The Spreading Dawn is a 1917 American silent drama film produced by Samuel Goldwyn in his first year of producing independently in his own studio and starring Broadway stage star Jane Cowl in her second and final silent film. It was directed by Laurence Trimble. The film is lost with a fragment, apparently only part of reel 3, surviving at the Library of Congress.

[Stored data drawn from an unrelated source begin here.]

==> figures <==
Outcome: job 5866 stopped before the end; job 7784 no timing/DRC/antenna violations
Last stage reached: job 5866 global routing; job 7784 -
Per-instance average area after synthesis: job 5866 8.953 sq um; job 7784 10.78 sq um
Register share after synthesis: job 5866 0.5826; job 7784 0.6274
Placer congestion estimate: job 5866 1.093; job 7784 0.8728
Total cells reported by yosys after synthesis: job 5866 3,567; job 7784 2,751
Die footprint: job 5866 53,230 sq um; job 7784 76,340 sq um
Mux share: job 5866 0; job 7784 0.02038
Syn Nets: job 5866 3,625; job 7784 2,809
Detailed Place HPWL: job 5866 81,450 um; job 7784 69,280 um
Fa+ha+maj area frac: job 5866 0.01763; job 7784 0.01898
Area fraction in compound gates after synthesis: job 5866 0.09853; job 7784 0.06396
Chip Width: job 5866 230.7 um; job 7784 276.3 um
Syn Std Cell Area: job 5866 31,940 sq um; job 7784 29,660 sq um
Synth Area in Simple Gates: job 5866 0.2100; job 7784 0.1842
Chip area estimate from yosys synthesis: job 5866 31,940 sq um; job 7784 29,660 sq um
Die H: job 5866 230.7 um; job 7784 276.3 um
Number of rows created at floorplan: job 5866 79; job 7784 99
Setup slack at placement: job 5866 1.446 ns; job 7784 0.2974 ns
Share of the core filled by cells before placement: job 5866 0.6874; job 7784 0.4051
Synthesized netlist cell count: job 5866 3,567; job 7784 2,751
==> inputs of build 38 <==
==> flow/design.v <==
module project_euler_17(
  input clk,
  input reset,
  output reg [3:0] ones_digit,
  output reg [3:0] tens_digit,
  output reg [3:0] hundreds_digit,
  output reg [15:0] letter_count,
  output reg done
);
  integer next_ones_digit;
  integer next_tens_digit;
  integer next_hundreds_digit;
  integer letters;
  always @(posedge clk or posedge reset)
  begin
    if (reset) begin
      ones_digit <= 0;
      tens_digit <= 0;
      hundreds_digit <= 0;
      letter_count <= 0;
      done <= 0;
    end
    else if (!done) begin
      next_ones_digit = 0;
      next_tens_digit = 0;
      next_hundreds_digit = 0;
      letters = 0;
      next_tens_digit[3:0] = tens_digit;
      next_hundreds_digit[3:0] = hundreds_digit;
      if (ones_digit == 9) begin
        next_ones_digit = 0;
        if (tens_digit == 9) begin
          next_tens_digit = 0;
          if (hundreds_digit == 9) begin
            next_hundreds_digit = 0;
            letters += 11;  
            done <= 1;
          end
          else
            next_hundreds_digit[3:0] = hundreds_digit + 1;
        end
        else
          next_tens_digit[3:0] = tens_digit + 1;
      end
      else
        next_ones_digit[3:0] = ones_digit + 1;
      if (next_tens_digit != 1) begin
        case (next_ones_digit)
          1: letters += 3;  
          2: letters += 3;  
          3: letters += 5;  
          4: letters += 4;  
          5: letters += 4;  
          6: letters += 3;  
          7: letters += 5;  
          8: letters += 5;  
          9: letters += 4;  
        endcase
        case (next_tens_digit)
          2: letters += 6;  
          3: letters += 6;  
          4: letters += 5;  
          5: letters += 5;  
          6: letters += 5;  
          7: letters += 7;  
          8: letters += 6;  
          9: letters += 6;  
        endcase
      end
      else begin
        case (next_ones_digit)
          0: letters += 3;  
          1: letters += 6;  
          2: letters += 6;  
          3: letters += 8;  
          4: letters += 8;  
          5: letters += 7;  
          6: letters += 7;  
          7: letters += 9;  
          8: letters += 8;  
          9: letters += 8;  
        endcase
      end
      case (next_hundreds_digit)
        1: letters += 10;  
        2: letters += 10;  
        3: letters += 12;  
        4: letters += 11;  
        5: letters += 11;  
        6: letters += 10;  
        7: letters += 12;  
        8: letters += 12;  
        9: letters += 11;  
      endcase
      if (next_hundreds_digit > 0 && ((next_ones_digit > 0) || (next_tens_digit > 0)))
        letters += 3;  
      ones_digit <= next_ones_digit[3:0];
      tens_digit <= next_tens_digit[3:0];
      hundreds_digit <= next_hundreds_digit[3:0];
      letter_count <= letter_count + letters[15:0];
    end
  end
endmodule
==> flow/run.sh <==
#!/bin/bash
# the make line also repeats each setting of config.mk as NAME=value (left out here)
make -C /OpenROAD-flow-scripts/flow DESIGN_CONFIG=/design/flow/config.mk WORK_HOME=/design/flow/orfs CLKGATE_MAP_FILE= finish
==> flow/config.mk <==
export PLATFORM = sky130hd
export DESIGN_NAME = project_euler_17
export DESIGN_NICKNAME = project_euler_17
export VERILOG_FILES = /design/flow/design.v
export SDC_FILE = /design/flow/constraint.sdc
export NUM_CORES = 4
export LEC_CHECK = 0
export CAP_MARGIN = 20
export CORE_MARGIN = 2
export CORE_UTILIZATION = 72
export CTS_CLUSTER_DIAMETER = 375
export CTS_CLUSTER_SIZE = 100
export SETUP_SLACK_MARGIN = 1.88
export SLEW_MARGIN = 20
export TNS_END_PERCENT = 5
==> flow/constraint.sdc <==
create_clock -name core_clock -period 6.44 [get_ports {clk}]
set_input_delay 1.2880 -clock core_clock [delete_from_list [all_inputs] [get_ports {clk}]]
set_output_delay 1.2880 -clock core_clock [all_outputs]
set_load 0.01 [all_outputs]
==> trial 50 (differences from build 38) <==
Settings changed: CORE_UTILIZATION 72 to 40, CTS_CLUSTER_DIAMETER 375 to not set, CTS_CLUSTER_SIZE 100 to not set, SETUP_SLACK_MARGIN 1.88 to not set, TNS_END_PERCENT 5 to not set.
==> flow/constraint.sdc (replaced) <==
create_clock -name core_clock -period 10.0 [get_ports {clk}]
set_input_delay 2.0000 -clock core_clock [delete_from_list [all_inputs] [get_ports {clk}]]
set_output_delay 2.0000 -clock core_clock [all_outputs]
set_load 0.01 [all_outputs]
==> build 32 (differences from build 38) <==
Settings changed: ABC_AREA set to 1, CORE_UTILIZATION 72 to 70, CTS_CLUSTER_DIAMETER 375 to not set, SETUP_SLACK_MARGIN 1.88 to not set, TNS_END_PERCENT 5 to not set.
==> flow/constraint.sdc (replaced) <==
create_clock -name core_clock -period 5.78 [get_ports {clk}]
set_input_delay 1.1560 -clock core_clock [delete_from_list [all_inputs] [get_ports {clk}]]
set_output_delay 1.1560 -clock core_clock [all_outputs]
set_load 0.01 [all_outputs]
==> qor summary <==
|  | build 38 | trial 50 | build 32 |
|---|---|---|---|
| Run status | did not finish | no timing/DRC/antenna violations | no timing/DRC/antenna violations |
| Failing step | 5_1_grt | - | - |
| Post-route worst setup slack | - | 3.18 ns | 0.501 ns |
| Number of logic gates | - | 287 | 312 |
| Crit Path Max Fanout | - | 20 | 8 |
| Fillers | - | 731 | 233 |
| Tap cell count | - | 99 | 48 |
| Chip Area, Yosys | 0.00291 mm² | 0.00291 mm² | 0.00268 mm² |
| Cell seen most often among critical-path stages | - | sky130_fd_sc_hd__nor2_1 | sky130_fd_sc_hd__nand2_1 |
| Length of the first detailed-routing pass in iterations | - | 5 | 5 |
| Crit Path Category | - | reg -> reg | reg -> reg |
| Combinational group share of total power | - | 0.257 | 0.268 |
| Die span in y | 67.6 µm | 89.3 µm | 65.9 µm |
| Share of the final layout cell area in sequential cells | - | 0.216 | 0.233 |
| Antenna Cells | - | 0 | 0 |
| Avg Synthesized Cell Area | 8.04 µm² | 8.04 µm² | 6.60 µm² |
| Share of total power in the clock network | - | 0.336 | 0.281 |
| Final setup vio count | - | 0 | 0 |
| Final standard cell count with taps included and fillers excluded | - | 479 | 486 |
| Biggest cell category by area in the final layout | - | logic gates | logic gates |
| P per Cell Area | - | 112 mW/mm² | 188 mW/mm² |
| Amount of wire on met3 after detailed routing | - | 257 µm | 330 µm |
Power is estimated from default activity; no workload was simulated.
==> flow/design.v (excerpt) <==
module my_chip (
    input logic [11:0] io_in,  
    output logic [11:0] io_out,  
    input logic clock,
    input logic reset  
);
    logic [7:0] data_in;
    logic enter, sw;
    logic rst;
    logic [1:0] operation;
    logic [4:0] data_out;
    logic finish, error;
    logic [3:0] index;
    Synchronizer sync1(.async(io_in[0]), .clock(clock), .sync(data_in[0]));
    Synchronizer sync2(.async(io_in[1]), .clock(clock), .sync(data_in[1]));
    Synchronizer sync3(.async(io_in[2]), .clock(clock), .sync(data_in[2]));
    Synchronizer sync4(.async(io_in[3]), .clock(clock), .sync(data_in[3]));
    Synchronizer sync5(.async(io_in[4]), .clock(clock), .sync(data_in[4]));
    Synchronizer sync6(.async(io_in[5]), .clock(clock), .sync(data_in[5]));
    Synchronizer sync7(.async(io_in[6]), .clock(clock), .sync(data_in[6]));
    Synchronizer sync8(.async(io_in[7]), .clock(clock), .sync(data_in[7]));
    Synchronizer sync9(.async(io_in[8]), .clock(clock), .sync(enter));
    Synchronizer sync10(.async(io_in[9]), .clock(clock), .sync(sw));
    Synchronizer sync11(.async(io_in[10]), .clock(clock), .sync(operation[0]));
    Synchronizer sync12(.async(io_in[11]), .clock(clock), .sync(operation[1]));
    Synchronizer sync13(.async(reset), .clock(clock), .sync(rst));
    assign io_out[4:0] = data_out[4:0];
    assign io_out[5] = finish;
    assign io_out[6] = error;
    assign io_out[10:7] = index[3:0];
    assign io_out[11] = 1'b0;
    Matrix_Calculator matrix_calculator(.data_in(data_in),
                                        .enter(enter),
                                        .sw(sw),
  ...
clock: 10.9 ns
lec_check: 0
cap_margin: 20
core_margin: 2
core_utilization: 23
cts_cluster_size: 30
gpl_routability_driven: 0
gpl_timing_driven: 0
hold_slack_margin: 0.28
max_routing_layer: met5
place_density_lb_addon: 0.19
setup_slack_margin: -1.0
slew_margin: 20
tns_end_percent: 35
run.sh (not shown) runs the stock make flow with config.mk's settings and CLKGATE_MAP_FILE=.
Edit:
--- a/flow/config.mk
+++ b/flow/config.mk
@@ -7,8 +7,9 @@
 export LEC_CHECK = 0
+export ABC_AREA = 1
 export CAP_MARGIN = 20
 export CORE_MARGIN = 2
-export CORE_UTILIZATION = 23
+export CORE_UTILIZATION = 72
 export CTS_CLUSTER_SIZE = 30
 export GPL_ROUTABILITY_DRIVEN = 0
-export GPL_TIMING_DRIVEN = 0
+export GPL_TIMING_DRIVEN = 1
 export HOLD_SLACK_MARGIN = 0.28
@@ -16,3 +17,3 @@
 export PLACE_DENSITY_LB_ADDON = 0.19
-export SETUP_SLACK_MARGIN = -1.0
+export SETUP_SLACK_MARGIN = 0.76
 export SLEW_MARGIN = 20
==> flow/constraint.sdc (replaced) <==
create_clock -name core_clock -period 4.19 [get_ports {clock}]
set_input_delay 0.8380 -clock core_clock [delete_from_list [all_inputs] [get_ports {clock}]]
set_output_delay 0.8380 -clock core_clock [all_outputs]
set_load 0.01 [all_outputs]
=> The changed run ran to the end with no violations. Clock-buffer cell count drops by 15. Cell count drops by 11%. Die size drops by 66%. Design area climbs by 1.7%. Total power climbs to 2.7 times its value. Worst setup slack got worse by 3.7 ns. Global-route usage climbs by 22 points. Wire length drops by 16%.
Edit:
--- a/flow/config.mk
+++ b/flow/config.mk
@@ -7,6 +7,5 @@
 export LEC_CHECK = 0
-export ABC_AREA = 1
 export CAP_MARGIN = 20
 export CORE_MARGIN = 2
-export CORE_UTILIZATION = 72
+export CORE_UTILIZATION = 68
 export CTS_CLUSTER_SIZE = 30
@@ -17,3 +16,3 @@
 export PLACE_DENSITY_LB_ADDON = 0.19
-export SETUP_SLACK_MARGIN = 0.76
+export SETUP_SLACK_MARGIN = 0.89
 export SLEW_MARGIN = 20
==> flow/constraint.sdc (replaced) <==
create_clock -name core_clock -period 6.28 [get_ports {clock}]
set_input_delay 1.2560 -clock core_clock [delete_from_list [all_inputs] [get_ports {clock}]]
set_output_delay 1.2560 -clock core_clock [all_outputs]
set_load 0.01 [all_outputs]
After rerunning: The new run produced a clean layout; synthesized cell count fell by 16%; routed wire length fell by 14%; clock power fell by 34%; final cell count fell by 16%.
Edit:
--- a/flow/config.mk
+++ b/flow/config.mk
@@ -7,12 +7,14 @@
 export LEC_CHECK = 0
+export ABC_AREA = 0
 export CAP_MARGIN = 20
+export CORE_ASPECT_RATIO = 0.9
 export CORE_MARGIN = 2
-export CORE_UTILIZATION = 68
-export CTS_CLUSTER_SIZE = 30
+export CORE_UTILIZATION = 72
+export CTS_CLUSTER_SIZE = 100
 export GPL_ROUTABILITY_DRIVEN = 0
 export GPL_TIMING_DRIVEN = 1
-export HOLD_SLACK_MARGIN = 0.28
+export HOLD_SLACK_MARGIN = -0.09
 export MAX_ROUTING_LAYER = met5
 export PLACE_DENSITY_LB_ADDON = 0.19
-export SETUP_SLACK_MARGIN = 0.89
+export SETUP_SLACK_MARGIN = 0.76
 export SLEW_MARGIN = 20
==> flow/constraint.sdc (replaced) <==
create_clock -name core_clock -period 3.89 [get_ports {clock}]
set_input_delay 0.7780 -clock core_clock [delete_from_list [all_inputs] [get_ports {clock}]]
set_output_delay 0.7780 -clock core_clock [all_outputs]
set_load 0.01 [all_outputs]
Effect: The new run finished with negative setup slack left. Count of clock-buffer cells in the layout stays the same. First-iteration DRC count rose by about 60%. Clock skew rose by 0.0050 ns.
Edit:
==> flow/config.mk (replaced) <==
export PLATFORM = sky130hd
export DESIGN_NAME = my_chip
export DESIGN_NICKNAME = my_chip
export VERILOG_FILES = /design/flow/design.v
export SDC_FILE = /design/flow/constraint.sdc
export NUM_CORES = 4
export LEC_CHECK = 0
export CAP_MARGIN = 20
export CORE_MARGIN = 2
export CORE_UTILIZATION = 39
export CTS_CLUSTER_SIZE = 30
export GPL_ROUTABILITY_DRIVEN = 0
export GPL_TIMING_DRIVEN = 1
export HOLD_SLACK_MARGIN = 0.26
export MAX_ROUTING_LAYER = met5
export PLACE_DENSITY_LB_ADDON = 0.19
export SLEW_MARGIN = 20
export TNS_END_PERCENT = 35
==> flow/constraint.sdc (replaced) <==
create_clock -name core_clock -period 9.65 [get_ports {clock}]
set_input_delay 1.9300 -clock core_clock [delete_from_list [all_inputs] [get_ports {clock}]]
set_output_delay 1.9300 -clock core_clock [all_outputs]
set_load 0.01 [all_outputs]
=> This time the run produced a clean layout; sequential power shrinks by 60%; core utilization fell by 41 points; count of clock-buffer cells in the layout went up by 9; routed wire length came out lower by 11%.
Edit:
==> flow/config.mk (replaced) <==
export PLATFORM = sky130hd
export DESIGN_NAME = my_chip
export DESIGN_NICKNAME = my_chip
export VERILOG_FILES = /design/flow/design.v
export SDC_FILE = /design/flow/constraint.sdc
export NUM_CORES = 4
export LEC_CHECK = 0
export CAP_MARGIN = 20
export CORE_MARGIN = 2
export CORE_UTILIZATION = 72
export SLEW_MARGIN = 20
==> flow/constraint.sdc (replaced) <==
create_clock -name core_clock -period 5.91 [get_ports {clock}]
set_input_delay 1.1820 -clock core_clock [delete_from_list [all_inputs] [get_ports {clock}]]
set_output_delay 1.1820 -clock core_clock [all_outputs]
set_load 0.01 [all_outputs]
First-iteration DRC count came out higher by 17%.
Core utilization came out higher by 36 points.
Total power came out higher by 56%.
Routed wire length came out lower by about 5%.
Hold slack hardly moves.
Global-route usage came out higher by 16 points.
Combinational power came out higher by about 60%.
Power and IR drop assume default switching activity.
File: design/flow/run.sh
#!/bin/bash
# the make line also repeats each setting of config.mk as NAME=value (left out here)
make -C /OpenROAD-flow-scripts/flow DESIGN_CONFIG=/design/flow/config.mk WORK_HOME=/design/flow/orfs CLKGATE_MAP_FILE= finish
File: design/flow/config.mk
export PLATFORM = sky130hd
export DESIGN_NAME = top
export DESIGN_NICKNAME = top
export VERILOG_FILES = /design/flow/design.v
export SDC_FILE = /design/flow/constraint.sdc
export NUM_CORES = 4
export LEC_CHECK = 0
export CAP_MARGIN = 20
export CELL_PAD_IN_SITES_GLOBAL_PLACEMENT = 3
export CORE_MARGIN = 6
export CORE_UTILIZATION = 67
export GPL_TIMING_DRIVEN = 1
export MAX_ROUTING_LAYER = met4
export PLACE_DENSITY_LB_ADDON = 0.21
export SETUP_SLACK_MARGIN = 0.31
export SLEW_MARGIN = 20
File: design/flow/constraint.sdc
create_clock -name core_clock -period 7.56 [get_ports {clk}]
set_input_delay 1.5120 -clock core_clock [delete_from_list [all_inputs] [get_ports {clk}]]
set_output_delay 1.5120 -clock core_clock [all_outputs]
set_load 0.01 [all_outputs]
File: design/flow/design.v
module PE
#(parameter DATA_WIDTH=8)
(
    clk,
    rst_n,
    en_din,
    en_win,
    data_in,
    weights_in,
    data_out,
    ready
);
input clk,rst_n;
input en_din,en_win;
input [DATA_WIDTH-1:0] data_in,weights_in;
output [2*DATA_WIDTH-1:0] data_out;   
output ready;  
wire en;
assign en = en_din & en_win;
reg [4:0] cnt;
always@(posedge clk or negedge rst_n)
begin
    if(!rst_n)
        cnt <= 'd0;
    else if(en)
    begin
        if(cnt == 27)  
            cnt <= 'd0;
        else 
            cnt <= cnt + 1'b1;
    end
    else
        cnt <= 'd0;
end
reg [2*DATA_WIDTH-1:0] sum;
always@(posedge clk or negedge rst_n)
begin
    if(!rst_n)
        sum <= 'd0;
    else if(en)
        begin
            if(cnt == 27)  
                sum <= 'd0; 
            else
                sum <= data_in * weights_in + sum;
        end
end
reg ready;
reg [2*DATA_WIDTH-1:0] data_out;
always@(posedge clk or negedge rst_n)
begin
    if(!rst_n)
    begin
        ready <= 1'b0;
        data_out <= 'd0;
    end
    else if(cnt == 27)
    begin
        ready <= 1'b1;
        data_out <= sum;
    end
    else
        ready <= 1'b0;        
end
endmodule
module input_bus
#(parameter BUS_WIDTH=8)  
(
    clk,
    rst_n,
    data,
    en,              
    data_l0,
    data_l1,
    data_l2,
    en_l0,
    en_l1,
    en_l2
);
input clk,rst_n; 
input en;                            
input [BUS_WIDTH-1:0] data;          
output en_l0,en_l1,en_l2;                            
output [BUS_WIDTH-1:0] data_l0,data_l1,data_l2;      
reg en_l0,en_l1,en_l2;
reg [BUS_WIDTH-1:0] data_l0,data_l1,data_l2;
always@(posedge clk or negedge rst_n)
begin
    if(!rst_n)
    begin
        en_l0 <= 1'b0;
        en_l1 <= 1'b0;
        en_l2 <= 1'b0;
        data_l0 <= 'd0;
        data_l1 <= 'd0;
        data_l2 <= 'd0;
    end
    else
    begin
        en_l0 <= en;
        en_l1 <= en_l0;
        en_l2 <= en_l1;
        data_l0 <= data;
        data_l1 <= data_l0;
        data_l2 <= data_l1;
    end
end
endmodule
==> inputs of 02-21 <==
Design fc_head, start of the top module:
module fc_head #(
    parameter DATA_WIDTH = 16,
    parameter NUM_INPUTS = 1024,
    parameter NUM_OUTPUTS = 4
)(
    input clk,
    input rst,
    input [DATA_WIDTH-1:0] myinput,
    input [DATA_WIDTH*NUM_OUTPUTS-1:0] myweights,
    input myinputValid,
    output [DATA_WIDTH*NUM_OUTPUTS-1:0] softmax_out,
    output softmax_valid,
    output [7:0] led_control,
    output [DATA_WIDTH*NUM_OUTPUTS-1:0] logits
);
==> flow/config.mk <==
export PLATFORM = sky130hd
export DESIGN_NAME = fc_head
export DESIGN_NICKNAME = fc_head
export VERILOG_FILES = /design/flow/design.v
export SDC_FILE = /design/flow/constraint.sdc
export NUM_CORES = 4
export LEC_CHECK = 0
export CAP_MARGIN = 20
export CORE_MARGIN = 2
export CORE_UTILIZATION = 70
export CTS_CLUSTER_SIZE = 32
export SETUP_SLACK_MARGIN = 1.77
export SLEW_MARGIN = 20
==> flow/constraint.sdc <==
create_clock -name core_clock -period 6.56 [get_ports {clk}]
set_input_delay 1.3120 -clock core_clock [delete_from_list [all_inputs] [get_ports {clk}]]
set_output_delay 1.3120 -clock core_clock [all_outputs]
set_load 0.01 [all_outputs]
run.sh (not shown) runs the stock make flow with config.mk's settings and CLKGATE_MAP_FILE=.
==> inputs of 10-22, as changes to 02-21 <==
Settings changed: CTS_CLUSTER_SIZE 32 to 37, HOLD_SLACK_MARGIN set to -0.1, MAX_ROUTING_LAYER set to met4, PLACE_DENSITY set to 0.62, SETUP_SLACK_MARGIN 1.77 to -0.32, SLEW_MARGIN 20 to 35.
==> flow/constraint.sdc (replaced) <==
create_clock -name core_clock -period 4.96 [get_ports {clk}]
set_input_delay 0.9920 -clock core_clock [delete_from_list [all_inputs] [get_ports {clk}]]
set_output_delay 0.9920 -clock core_clock [all_outputs]
set_load 0.01 [all_outputs]
==> summary of the runs <==
02-21 reached the layout checks and failed them: setup timing. 10-22 did not get past global routing (5_1_grt). Synthesized cell count is the same in 10-22 and 02-21. Die size is the same in 10-22 and 02-21. Synthesized area is the same in 10-22 and 02-21.
==> build 50 <==
## FPU_top_level
module FPU_top_level
(
 input 	       clk,
 input 	       nrst,
 input  [31:0] floating_point1,
 input  [31:0] floating_point2,
 input  [2:0]  frm,
 input  [6:0]  funct7,
 output [31:0] floating_point_out,
 output [4:0]  flags
 );
export LEC_CHECK = 0
export CAP_MARGIN = 30
export CORE_MARGIN = 2
export CORE_UTILIZATION = 40
export SLEW_MARGIN = 25
create_clock -name core_clock -period 10.0 [get_ports {clk}]
run.sh (not shown) runs the stock make flow with config.mk's settings and CLKGATE_MAP_FILE=.
==> trial 91 (differences from build 50) <==
--- a/flow/config.mk
+++ b/flow/config.mk
@@ -6,6 +6,7 @@
 export NUM_CORES = 4
 export LEC_CHECK = 0
-export CAP_MARGIN = 30
+export CAP_MARGIN = 20
 export CORE_MARGIN = 2
-export CORE_UTILIZATION = 40
-export SLEW_MARGIN = 25
+export CORE_UTILIZATION = 57
+export SETUP_SLACK_MARGIN = -0.53
+export SLEW_MARGIN = 20
==> flow/constraint.sdc (replaced) <==
create_clock -name core_clock -period 6.55 [get_ports {clk}]
set_input_delay 1.3100 -clock core_clock [delete_from_list [all_inputs] [get_ports {clk}]]
set_output_delay 1.3100 -clock core_clock [all_outputs]
set_load 0.01 [all_outputs]
==> comparison table <==
metric	trial 91	build 50
Vias per Instance	6.26	5.91
M1 GR Usage	57.6%	36.3%
Die Ht	247 um	294 um
Clock buf count	18	17
Remaining max-slew budget at the tightest pin	23.5%	28.9%
Final period util	116%	91.9%
Final worst clock skew	8.79 ps	20.8 ps
Final-report setup violation count	46	0
Portion of the layout cell area used by clock cells	1.44%	1.58%
Global-route met2 utilization	63.7%	45.1%
Status	finished with violations	no timing/DRC/antenna violations
Reasons for failing layout checks	setup timing	-
Post-CTS Setup Repair Bufs	37	0
Crit path max-delay cell type	fa_1	clkdlybuf4s50_1
Worst reg2reg startpoint	step1_to_step2[42]$_DFF_PN0_	step1_to_step2[43]$_DFF_PN0_
Final cell area excluding filler cells	0.0407 mm2	0.0370 mm2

This film was based on a short fiction The Spreading Dawn by Basil King that first appeared in the Saturday Evening Post. It was later the title of a collection of short stories in 1927.

==Plot==
As described in a film magazine, Georgina Vanderpyl loves Captain Lewis Nugent, but her aunt Patricia will not allow her to marry, and as proof of her reasons she gives Georgina her journal to read. The story as told in the journal is how happy Patricia is when she meets Anthony Vanderpyl. They are married, but shortly thereafter Anthony is called away to war. He comes home on a furlough and after a brief visit leaves. Patricia does not understand this sudden departure, and then Mr. LeRoy tells her that Anthony is with his wife Cornelia. When Anthony returns, LeRoy shoots Anthony and Patricia believes the worst of him. Dying, Anthony writes a letter to his wife, but Patricia has never opened it. Georgina coaxes her to read it, and when Patricia does, she discovers her late husband's innocence. Asking his forgiveness, she goes to meet him in the spreading dawn.